List colouring of graphs and generalized Dyck paths

TL;DR

This paper uncovers a connection between Catalan numbers and list colouring of complete graphs, providing explicit formulas for certain parameters related to graph colourability and paintability.

Contribution

It establishes a novel link between Catalan numbers and list colouring parameters of complete graphs, extending combinatorial understanding of graph colourability.

Findings

For complete graphs, the parameters m_c and m_p equal the number of certain dominated paths.

The parameters are explicitly computed using Catalan numbers for specific vertex mappings.

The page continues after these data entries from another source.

### src/rtl/core/grle_pkg.sv
// Shared types, sizes, opcode codes and opcode decode for the grid raster line engine.
// No dependencies; imported by the top level, the controller, the datapath and the testbench.
package grle_pkg;

  localparam int MAX_WIDTH  = 256;
  localparam int MAX_HEIGHT = 256;
  localparam int DEPTH      = MAX_WIDTH * MAX_HEIGHT;
  localparam int ADDR_W     = (DEPTH > 1) ? $clog2(DEPTH) : 1;
  localparam int XW         = (MAX_WIDTH > 1) ? $clog2(MAX_WIDTH) : 1;
  localparam int YW         = (MAX_HEIGHT > 1) ? $clog2(MAX_HEIGHT) : 1;
  localparam int EW         = $clog2(MAX_WIDTH + 1);
  localparam int EH         = $clog2(MAX_HEIGHT + 1);
  localparam int PW         = YW + EW;

  localparam int CFG_W      = 9;
  localparam int CFG_IDX_W  = 2;
  localparam logic [CFG_IDX_W-1:0] CFG_GRID_WIDTH  = 2'd0;
  localparam logic [CFG_IDX_W-1:0] CFG_GRID_HEIGHT = 2'd1;

  localparam int COORD_W = 18;
  localparam int DIST_W  = 17;
  localparam int CNT_W   = 18;
  localparam int ERR_W   = 20;

  typedef logic signed [COORD_W-1:0] coord_t;
  typedef logic [DIST_W-1:0]         dist_t;
  typedef logic [CNT_W-1:0]          cnt_t;
  typedef logic signed [ERR_W-1:0]   err_t;

  localparam logic [3:0] OP_READ       = 4'd0;
  localparam logic [3:0] OP_CELL_SET   = 4'd1;
  localparam logic [3:0] OP_CELL_ADD   = 4'd2;
  localparam logic [3:0] OP_CELL_SUB   = 4'd3;
  localparam logic [3:0] OP_LINE8_SET  = 4'd4;
  localparam logic [3:0] OP_LINE8_ADD  = 4'd5;
  localparam logic [3:0] OP_LINE8_SUB  = 4'd6;
  localparam logic [3:0] OP_LINE4_SET  = 4'd7;
  localparam logic [3:0] OP_LINE4_ADD  = 4'd8;
  localparam logic [3:0] OP_LINE4_SUB  = 4'd9;
  localparam logic [3:0] OP_LINE8_TEST = 4'd10;
  localparam logic [3:0] OP_LINE4_TEST = 4'd11;
  localparam logic [3:0] OP_RECT_SET   = 4'd12;
  localparam logic [3:0] OP_RECT_ADD   = 4'd13;
  localparam logic [3:0] OP_RECT_SUB   = 4'd14;
  localparam logic [3:0] OP_SQR_TEST   = 4'd15;

  localparam logic [2:0] KIND_CELL   = 3'd0;
  localparam logic [2:0] KIND_LINE8  = 3'd1;
  localparam logic [2:0] KIND_LINE4  = 3'd2;
  localparam logic [2:0] KIND_RECT   = 3'd3;
  localparam logic [2:0] KIND_SQUARE = 3'd4;

  localparam logic [1:0] MODE_SET = 2'd0;
  localparam logic [1:0] MODE_ADD = 2'd1;
  localparam logic [1:0] MODE_SUB = 2'd2;

  typedef struct packed {
    logic [2:0] kind;
    logic [1:0] mode;
    logic       is_test;
    logic       is_read;
  } op_info_t;

  typedef struct packed {
    logic clear;
    logic load;
    logic setup1;
    logic setup2;
    logic walk;
  } ctrl_cmd_t;

  typedef struct packed {
    logic clear_done;
    logic walk_last;
  } dp_stat_t;

  function automatic op_info_t decode_op(input logic [3:0] op);
    op_info_t info;
    info = '{kind: KIND_CELL, mode: MODE_SET, is_test: 1'b0, is_read: 1'b0};
    case (op) inside
      OP_READ:                                   info.is_read = 1'b1;
      OP_CELL_SET, OP_CELL_ADD, OP_CELL_SUB:     info.kind = KIND_CELL;
      OP_LINE8_SET, OP_LINE8_ADD, OP_LINE8_SUB,
      OP_LINE8_TEST:                             info.kind = KIND_LINE8;
      OP_LINE4_SET, OP_LINE4_ADD, OP_LINE4_SUB,
      OP_LINE4_TEST:                             info.kind = KIND_LINE4;
      OP_RECT_SET, OP_RECT_ADD, OP_RECT_SUB:     info.kind = KIND_RECT;
      default:                                   info.kind = KIND_SQUARE;
    endcase
    case (op) inside
      OP_CELL_ADD, OP_LINE8_ADD, OP_LINE4_ADD, OP_RECT_ADD: info.mode = MODE_ADD;
      OP_CELL_SUB, OP_LINE8_SUB, OP_LINE4_SUB, OP_RECT_SUB: info.mode = MODE_SUB;
      default:                                              info.mode = MODE_SET;
    endcase
    case (op) inside
      OP_LINE8_TEST, OP_LINE4_TEST, OP_SQR_TEST: info.is_test = 1'b1;
      default:                                   info.is_test = 1'b0;
    endcase
    return info;
  endfunction

endpackage

### src/rtl/core/grle_ctrl.sv
// Controller state machine: clearing pass, item setup, cell walk, pipeline drain, result.
// Depends on grle_pkg for the command and status structs.
module grle_ctrl (
  input  logic                clk,
  input  logic                rst_n,
  input  logic                start,
  output logic                busy,
  output logic                out_valid,
  output grle_pkg::ctrl_cmd_t cmd,
  input  grle_pkg::dp_stat_t  stat
);
  import grle_pkg::*;

  localparam logic [2:0] ST_CLEAR  = 3'd0;
  localparam logic [2:0] ST_IDLE   = 3'd1;
  localparam logic [2:0] ST_SETUP1 = 3'd2;
  localparam logic [2:0] ST_SETUP2 = 3'd3;
  localparam logic [2:0] ST_WALK   = 3'd4;
  localparam logic [2:0] ST_DRAIN  = 3'd5;
  localparam logic [2:0] ST_DONE   = 3'd6;

  logic [2:0] state_r, state_nxt;
  logic       drain_r, drain_nxt;

  always_comb begin
    state_nxt = state_r;
    drain_nxt = drain_r;
    cmd       = '0;
    out_valid = 1'b0;
    unique case (state_r)
      ST_CLEAR: begin
        cmd.clear = 1'b1;
        if (stat.clear_done) state_nxt = ST_IDLE;
      end
      ST_IDLE: begin
        if (start) begin
          cmd.load  = 1'b1;
          state_nxt = ST_SETUP1;
        end
      end
      ST_SETUP1: begin
        cmd.setup1 = 1'b1;
        state_nxt  = ST_SETUP2;
      end
      ST_SETUP2: begin
        cmd.setup2 = 1'b1;
        state_nxt  = ST_WALK;
      end
      ST_WALK: begin
        cmd.walk = 1'b1;
        if (stat.walk_last) begin
          drain_nxt = 1'b0;
          state_nxt = ST_DRAIN;
        end
      end
      ST_DRAIN: begin
        drain_nxt = 1'b1;
        if (drain_r) state_nxt = ST_DONE;
      end
      ST_DONE: begin
        out_valid = 1'b1;
        state_nxt = ST_IDLE;
      end
      default: state_nxt = ST_IDLE;
    endcase
  end

  assign busy = (state_r != ST_IDLE);

  always_ff @(posedge clk) begin
    if (!rst_n) begin
      state_r <= ST_CLEAR;
      drain_r <= 1'b0;
    end else begin
      state_r <= state_nxt;
      drain_r <= drain_nxt;
    end
  end

endmodule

The work generalizes the combinatorial interpretation of Catalan numbers in graph theory.

Abstract

The Catalan numbers occur in various counting problems in combinatorics. This paper reveals a connection between the Catalan numbers and list colouring of graphs. Assume $G$ is a graph and $f:V(G) \to N$ is a mapping. For a nonnegative integer $m$, let $f^{(m)}$ be the extension of $f$ to the graph $ G \diamondplus \overline{K_m}$ for which $f^{(m)}(v)=|V(G)|$ for each vertex $v$ of $\overline{K_m}$. Let $m_c(G,f)$ be the minimum $m$ such that $ G \diamondplus \overline{K_m}$ is not $f^{(m)}$-choosable and $m_p(G,f)$ be the minimum $m$ such that $ G \diamondplus \overline{K_m}$ is not $f^{(m)}$-paintable. We study the parameter $m_c(K_n, f)$ and $m_p(K_n,f)$ for arbitrary mappings $f$. For $\vec{x}=(x_1,x_2,\ldots,x_n)$, an $\vec{x}$-dominated path ending at $(a, b)$ is a monotonic path $P$ of the $a \times b$ grid from $(0,0)$ to $(a,b)$ such that each vertex $(i,j)$ on $P$ satisfies $i \le x_{j+1}$. Let $\psi(\vec{x})$ be the number of $\vec{x}$-dominated paths ending at $(x_n,n)$. By this definition, the Catalan number $C_n$ equals $ \psi((0,1, \ldots, n-1)) $. This paper proves that if $G=K_n$ has vertices $v_1, v_2, \ldots, v_n$ and $f(v_1) \le f(v_2) \le \ldots \le f(v_n)$, then $m_c(G,f)=m_p(G,f)=\psi(\vec{x}(f))$, where $\vec{x}(f)=(x_1, x_2, \ldots, x_n)$ and $x_i=f(v_i)-i$ for $i=1, 2,\ldots, n$. Therefore, if $f(v_i)=n$, then $m_c(K_n, f)=m_p(K_n, f)$ equals the Catalan number $C_n$.